**** Data records

==> src/rtl/mem_port_arbiter.sv <==
// Single-port memory arbiter for instruction fetch, load/store and debug requesters.
// One transaction in flight: IDLE (arbitrate) -> ISSUE (mem_en) -> WAIT (latency) -> RESP.
module mem_port_arbiter #(
  parameter int ADDR_WIDTH  = 32,
  parameter int DATA_WIDTH  = 32,
  parameter int MEM_LATENCY = 1
) (
  input  logic                  clk,
  input  logic                  reset,

  input  logic                  if_req_valid,
  output logic                  if_req_ready,
  input  logic [ADDR_WIDTH-1:0] if_req_addr,
  output logic                  if_rsp_valid,

  input  logic                  ls_req_valid,
  output logic                  ls_req_ready,
  input  logic [ADDR_WIDTH-1:0] ls_req_addr,
  input  logic                  ls_req_we,
  input  logic [DATA_WIDTH-1:0] ls_req_wdata,
  input  logic [3:0]            ls_req_wstrb,
  output logic                  ls_rsp_valid,

  input  logic                  dbg_req_valid,
  output logic                  dbg_req_ready,
  input  logic [ADDR_WIDTH-1:0] dbg_req_addr,
  input  logic                  dbg_req_we,
  input  logic [DATA_WIDTH-1:0] dbg_req_wdata,
  input  logic [3:0]            dbg_req_wstrb,
  output logic                  dbg_rsp_valid,

  output logic [DATA_WIDTH-1:0] rsp_rdata,

  output logic                  mem_en,
  output logic                  mem_we,
  output logic [ADDR_WIDTH-3:0] mem_addr,
  output logic [DATA_WIDTH-1:0] mem_wdata,
  output logic [3:0]            mem_wstrb,
  input  logic [DATA_WIDTH-1:0] mem_rdata,

  output logic                  busy
);

  localparam int WA_W  = ADDR_WIDTH - 2;
  localparam int CNT_W = 4;
  localparam logic [CNT_W-1:0] LAT = CNT_W'(MEM_LATENCY);

  typedef enum logic [1:0] {IDLE, ISSUE, WAIT, RESP} state_t;
  typedef enum logic [1:0] {G_IF, G_LS, G_DBG} gnt_t;

  typedef struct packed {
    logic                  we;
    logic [WA_W-1:0]       addr;
    logic [DATA_WIDTH-1:0] wdata;
    logic [3:0]            wstrb;
  } req_t;

  state_t                state_q, state_d;
  gnt_t                  gnt_q, gnt_d;
  gnt_t                  rr_last_q, rr_last_d;
  req_t                  req_q, req_d;
  logic [CNT_W-1:0]      cnt_q, cnt_d;
  logic [DATA_WIDTH-1:0] rdata_q, rdata_d;

  logic win_vld;
  gnt_t win;
  req_t req_sel;

  // Byte-offset bits are intentionally discarded: accesses are word-aligned.
  logic unused_addr_lsbs;
  assign unused_addr_lsbs = ^{if_req_addr[1:0], ls_req_addr[1:0], dbg_req_addr[1:0]};

  // Arbitration: dbg absolute, if/ls round-robin against the last if/ls grant.
  always_comb begin
    win_vld = 1'b0;
    win     = G_IF;
    if (state_q == IDLE && !reset) begin
      if (dbg_req_valid) begin
        win_vld = 1'b1;
        win     = G_DBG;
      end else if (if_req_valid && ls_req_valid) begin
        win_vld = 1'b1;
        win     = (rr_last_q == G_LS) ? G_IF : G_LS;
      end else if (if_req_valid) begin
        win_vld = 1'b1;
        win     = G_IF;
      end else if (ls_req_valid) begin
        win_vld = 1'b1;
        win     = G_LS;
      end
    end
  end

  assign if_req_ready  = win_vld && (win == G_IF);
  assign ls_req_ready  = win_vld && (win == G_LS);
  assign dbg_req_ready = win_vld && (win == G_DBG);

  always_comb begin
    req_sel = '0;
    case (win)
      G_DBG: begin
        req_sel.we    = dbg_req_we;
        req_sel.addr  = dbg_req_addr[ADDR_WIDTH-1:2];
        req_sel.wdata = dbg_req_wdata;
        req_sel.wstrb = dbg_req_wstrb;
      end
      G_LS: begin
        req_sel.we    = ls_req_we;
        req_sel.addr  = ls_req_addr[ADDR_WIDTH-1:2];
        req_sel.wdata = ls_req_wdata;
        req_sel.wstrb = ls_req_wstrb;
      end
      default: begin
        req_sel.addr  = if_req_addr[ADDR_WIDTH-1:2];
      end
    endcase
  end

  always_comb begin
    state_d   = state_q;
    gnt_d     = gnt_q;
    rr_last_d = rr_last_q;
    req_d     = req_q;
    cnt_d     = cnt_q;
    rdata_d   = rdata_q;
    case (state_q)
      IDLE: begin
        if (win_vld) begin
          state_d = ISSUE;
          gnt_d   = win;
          req_d   = req_sel;
          if (win != G_DBG) rr_last_d = win;
        end
      end
      ISSUE: begin
        cnt_d   = LAT;
        state_d = WAIT;
      end
      WAIT: begin
        cnt_d = cnt_q - 1'b1;
        // Last WAIT cycle is exactly MEM_LATENCY cycles after mem_en.
        if (cnt_q == 1) begin
          rdata_d = req_q.we ? '0 : mem_rdata;
          state_d = RESP;
        end
      end
      RESP:    state_d = IDLE;
      default: state_d = IDLE;
    endcase
  end

  always_ff @(posedge clk) begin
    if (reset) begin
      state_q   <= IDLE;
      gnt_q     <= G_IF;
      rr_last_q <= G_LS;
      req_q     <= '0;
      cnt_q     <= '0;
      rdata_q   <= '0;
    end else begin
      state_q   <= state_d;
      gnt_q     <= gnt_d;
      rr_last_q <= rr_last_d;
      req_q     <= req_d;
      cnt_q     <= cnt_d;
      rdata_q   <= rdata_d;
    end
  end

  assign mem_en    = (state_q == ISSUE);
  assign mem_we    = mem_en & req_q.we;
  assign mem_addr  = mem_en ? req_q.addr  : '0;
  assign mem_wdata = mem_en ? req_q.wdata : '0;
  assign mem_wstrb = mem_en ? req_q.wstrb : '0;

  assign if_rsp_valid  = (state_q == RESP) && (gnt_q == G_IF);
  assign ls_rsp_valid  = (state_q == RESP) && (gnt_q == G_LS);
  assign dbg_rsp_valid = (state_q == RESP) && (gnt_q == G_DBG);
  assign rsp_rdata     = rdata_q;
  assign busy          = (state_q != IDLE);

endmodule
==> config.mk <==
export PLATFORM = sky130hd
export DESIGN_NAME = mem_port_arbiter
export DESIGN_NICKNAME = d
export VERILOG_FILES = /design/src/rtl/mem_port_arbiter.sv
export SDC_FILE = /design/constraint.sdc
export NUM_CORES = 1
export LEC_CHECK = 0
export ABC_CLOCK_PERIOD_IN_PS = 3000
export CAP_MARGIN = 20
export CORE_UTILIZATION = 36
export CTS_CLUSTER_SIZE = 10
export DETAILED_ROUTE_END_ITERATION = 10
export PLACE_DENSITY = 0.74
export SLEW_MARGIN = 20
export SYNTH_ARGS = -nofsm -noshare
export SYNTH_HDL_FRONTEND = slang
export SYNTH_SLANG_ARGS = --single-unit
==> constraint.sdc <==
create_clock -name clk -period 3 [get_ports clk]
set_input_delay 0.9 -clock clk [delete_from_list [all_inputs] [get_ports clk]]
set_output_delay 0.9 -clock clk [all_outputs]
set_load 0.01 [all_outputs]
# Yosys cells after proc, flatten, opt, wreduce, memory -nomap -nowiden

Cells that the tools add are included.

Bitwise gates (word level): 1
Divide/modulo/power cells: 0
Multipliers: 0
$add $sub $neg: 1
Reductions and logical operators: 18
Shift-type cells: 0
Equality and inequality tests: 12
Magnitude comparators: 0
Muxes and demuxes: 22

Operators with widths:

| operator                                             | count |
|---|---|
| case mux 36 bit (2 select lines)                     | 1 |
| 2-to-1 mux 32 bit                                    | 2 |
| case mux 30 bit (2 select lines)                     | 1 |
| 2-to-1 mux 30 bit                                    | 1 |
| 2-to-1 mux 1 bit                                     | 9 |
| equality test 2 x 1 -> 1 bit (second input constant) | 4 |
| equality test 2 bit (second input constant)          | 4 |
| logical AND 1 bit                                    | 8 |
| 2-to-1 mux 2 bit                                     | 4 |
| case mux 2 bit (4 select lines)                      | 1 |
| case mux 4 bit (2 select lines)                      | 1 |
| logical NOT 2 bit                                    | 3 |
| != test 2 bit (second input constant)                | 3 |
| AND reduction 2 bit                                  | 3 |
| equality test 4 x 1 -> 1 bit (second input constant) | 1 |
| 2-to-1 mux 4 bit                                     | 1 |
| nonzero test 2 bit                                   | 2 |
| subtractor 4 x 1 -> 4 bit (second input constant)    | 1 |
| AND reduction 3 bit                                  | 1 |
| case mux 1 bit (2 select lines)                      | 1 |
| bitwise AND 1 bit                                    | 1 |
| logical NOT 1 bit                                    | 1 |

Bits in latches: 0
Bits in registers: 109
Output and inout bits: 107
Logic and storage cells: 63
Memory bits (writable): 0
Memories: 0
Memory bits (read-only): 0
Input port bits: 207

# Logic depth before layout (Yosys ltp)

Gate-level depths: netlist of the first run.

Depth after elaboration: 7
Gate-level depth with buffers: 13
Depth with buffers taken out: 9

# Worst setup path after synthesis of the first run

No wires, ideal clock.

Path type: input port to output port
Start point: in reset
End point: out dbg_req_ready
Path buffers: 4
Path slack: -0.214 ns
Required time: 2.100 ns
Stages: 9
Arrival: 2.314 ns
Cells stage by stage: and2b_1 -> buf_4 -> buf_2 -> nand2_1 -> inv_1 -> ha_1 -> buf_4 -> clkbuf_1 -> and3_1

Word-level cells in the longest chain between the ends: 5
Elaborated cells between the ends (all ways): 6
Classes of those cells: eq/ne (1); mux (2); reduce/logical (3)

Ends and longest elaborated chain:

| what                | RTL line | text |
|---|---|---|
| start, declared     | 9        | `input logic reset,` |
| logical NOT 1 bit   | 77       | `if (state_q == IDLE && !reset) begin` |
| logical AND 1 bit   | 77       |  |
| 2-to-1 mux 2 bit    | 77       |  |
| net win[1]          | 66       | `gnt_t win;` |
| equality test 2 bit | 96       | `assign dbg_req_ready = win_vld && (win == G_DBG);` |
| logical AND 1 bit   | 96       |  |
| end, declared       | 25       | `output logic dbg_req_ready,` |

The timed path passes the listed nets, and every way through them passes these cells.

# Worst setup path after layout of the first run

Start point: in reset
End point: out ls_req_ready

Word-level cells in the longest chain between the ends: 5
Elaborated cells between the ends (all ways): 6
Classes of those cells: eq/ne (1); mux (2); reduce/logical (3)

Ends and longest elaborated chain:

| what                         | RTL line | text |
|---|---|---|
| logical NOT 1 bit            | 77       |  |
| logical AND 1 bit            | 77       |  |
| 2-to-1 mux 2 bit             | 77       |  |
| net win[0]                   | 66       |  |
| equality test 2 x 1 -> 1 bit | 95       | `assign ls_req_ready = win_vld && (win == G_LS);` |
| logical AND 1 bit            | 95       |  |
| end, declared                | 17       | `output logic ls_req_ready,` |

The timed path passes the listed nets, and every way through them passes these cells.

==> impl_metrics.ini, run 1 <==
[route]
firstDrtPassIters = 7
drc = 0
drt_iter0_markers = 409
drtAntennaViolNets = 0
wl_per_cell_um = 17.2
wirelength_um = 20300
vias_per_cell = 5.36
via_count = 6333

[global_route]
grt-ovfl-total = 0
antenna_found_initial = 1
grt_pass1_vias = 5759
grt_max_degree = 77
grt_pass1_wl_um = 30700
grt.total_usage_pct = 23.7

[run]
cap_violations = 0

[critical_path]
critPathLaunchType = primary input
crit_chain = buf_2 -> and2b_2 -> o2111ai_4 -> inv_1 -> ha_2 -> and3_4 -> buf_2
critPathMaxStageDelay_ps = 280
cp.required_ps = 2100
cpMaxStageDelayCell = and2b_2
cp_common_cell = buf_2
r2r_start = state_q[0]
cpLargestDelayFamily = simple AND/OR/NAND/NOR gates
startpoint = reset
path_class = in -> out
worstPathBufferInverterCount = 3
critical_path_arrival_ps = 2010
path_max_fanout = 4
end_kind = output port

[power]
power.density_nw_per_um2 = 561
power_leakage_nw = 3.32
fin_total_pwr_mw = 5.32
max-vdd-ir-drop_v = 0.000328

[yosys]
ys.flop_type = dfxtp_1
synth_edf_count = 0
yosys-top-cells-area = dfxtp_1 37%, and2_1 7.3%, a21oi_1 6.1%
avgSynthCellArea_um2 = 8.50
syn-num-nets = 907
ys_async_sr_fraction_pct = 0
syn_area_um2 = 5860
ys_seq_area_share_pct = 37.2
synth_top_area_share_pct = 37.2
synth-seq-cells = 109
yosysUniqueCellTypes = 45
yosys_warnings = 0
synth.largest_area_cell = dfxtp_1
synthCells = 690

[clock_tree]
clk_latency_ps = 360
cts_buffers = 9
root_buffer = clkbuf_16
path_clk_slew_ps = 70
cts_tree = done
clk_path_buf_depth = 2
cts.hold.buffers_added = 0
clock-sinks = 109
cts_max_level = 3

[floorplan]
pin_count = 314
num_rows = 46
die_y_um = 130
floorplan.initialDensity_pct = 36.9
placeableCoreArea_um2 = 15900
die_w_um = 130
die_area_um2 = 16800

[placement]
dpl.hpwl_um = 14200
io_buffers = 307
routabilityCongestion = 0.751
dp.cells = 1166

[final_layout]
syn_to_final_growth_pct = 61.8
drive_above_1_share_pct = 7.46
fillers = 1425
num_antenna_cells = 0
layout.nets = 1179
final_cells = 1181

[timing]
hold_viol = 0
fmaxAchievable_mhz = 344
rsz0062_at_grt = no
period_share_pct = 97.0
setup_viol = 0
post-route-min-period_ps = 2910
tightest_slew_ps = 831
tns_ps = 0
drv_slew = 0
fin_skew_ps = 13.5
max_slew_margin_pct = 44.6

[outcome]
status = finished clean

[worst_hold_path]
hp-class = reg -> reg
hp-start = rsp_rdata[4]
-- worst register-to-register path: cells and delay by family (launching register included) --
family / cells / cell delay, ps
AOI/OAI and AO/OA: 4 / 920
adders and majority gates: 2 / 450
buffers and inverters: 3 / 720
DFF: 1 / 380
and+or+nand+nor: 1 / 250
-- repair_timing --
| item | CTS | global route |
|---|---|---|
| setup buffers | 1 | 0 |
| gates resized for setup | 19 | 1 |
| setup endpoints to repair | 32 | 3 |
| pin swaps | 2 | 1 |
-- registers in the layout, indices dropped and copies added (netlist names) --
register	cells
req_q	67
rsp_rdata	32
cnt_q	4
gnt_q	2
rr_last_q	2
state_q	2
-- report_power, final --
group,leakage (nW),switching (mW),total (mW),internal (mW)
combinational,2.26,1.07,2.08,1.02
sequential,0.887,0.125,1.81,1.69
clock,0.171,0.536,1.43,0.890
-- worst paths after layout --
check	end	cells past startpoint	slack, ps
min	rsp_rdata[4]	2	450
max	ls_req_ready	7	90
min reg2reg	rsp_rdata[4]	2	450
max reg2reg	req_q[39]	10	220
-- kinds of logic after synthesis --
kind of cell	Yosys count	share of synthesized area (%)
compound gates	250	29.7
simple gates	225	22.6
flops	109	37.2
buf+inv	95	8.17
fa+ha+maj	10	2.13
mux	1	0.171
-- through the flow --
stage	worst slack [ps]	cell area [um^2]	util (%)	hold WS, ps
3_3_place_gp	-689	9140	57.5	438
2_1_floorplan	-18.9	5910	-	441
5_1_grt	0.0360	9490	59.7	468
3_5_place_dp	-693	9140	57.5	442
4_1_cts	63.0	9490	59.7	452
6_report	90.4	9490	59.7	448
-- per-layer routing --
layer | track usage (%) | routed length (um)
met5 | 0 | 13
met4 | 7.32 | 332
met3 | 6.40 | 1590
met2 | 40.1 | 9970
met1 | 29.1 | 8410
-- cell type report --
type	count	area, um^2	share of cell area, %
repair buffers	345	3410	35.9
inverters	11	41.3	0.435
multi-input cells	486	3240	34.1
well taps	216	270	2.85
flip-flops and latches	109	2180	23.0
clock buffers	9	225	2.37
clock inverters	5	125	1.32
-- cells in the mapped netlist (3+ instances only) --
cell and number:
dfxtp_1 109, a21oi_1 71, and2_1 68, clkbuf_1 43, o21ai_0 39, nand2_1 38
a22o_1 37, nand4_1 37, nand3b_1 32, nor2_1 31, a2111oi_0 30, a22oi_1 30
a31o_1 30, buf_2 23, buf_4 12, ha_1 10, inv_1 10, and3_1 3
buf_8 3, or3_1 3
-- layout by cell type (no fill, tap or decap), drive strengths merged, types with 32 or more instances in the layout --
master         instances
nand4                 37
and2                  68
clkdlybuf4s50        300
nand3b                32
a22o                  37
dfxtp                109
buf                   41
a21oi                 71
nand2                 39
o21ai                 39
No activity file was read; power rests on OpenSTA's default activity.
==> inputs of run 2 (changes only) <==
--- a/config.mk
+++ b/config.mk
@@ -8,7 +8,7 @@
 export ABC_CLOCK_PERIOD_IN_PS = 3000
 export CAP_MARGIN = 20
 export CORE_UTILIZATION = 36
-export CTS_CLUSTER_SIZE = 10
+export CTS_CLUSTER_SIZE = 12
 export DETAILED_ROUTE_END_ITERATION = 10
 export PLACE_DENSITY = 0.74
 export SLEW_MARGIN = 20
==> results of run 2 <==
Same layout as run 1: the final DEF is identical, and so are final timing and power.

********

_What you have to do_: Show me each line of the listing above with "WAIT" in it.

_Solution_:
// One transaction in flight: IDLE (arbitrate) -> ISSUE (mem_en) -> WAIT (latency) -> RESP.
  typedef enum logic [1:0] {IDLE, ISSUE, WAIT, RESP} state_t;
        state_d = WAIT;
      WAIT: begin
        // Last WAIT cycle is exactly MEM_LATENCY cycles after mem_en.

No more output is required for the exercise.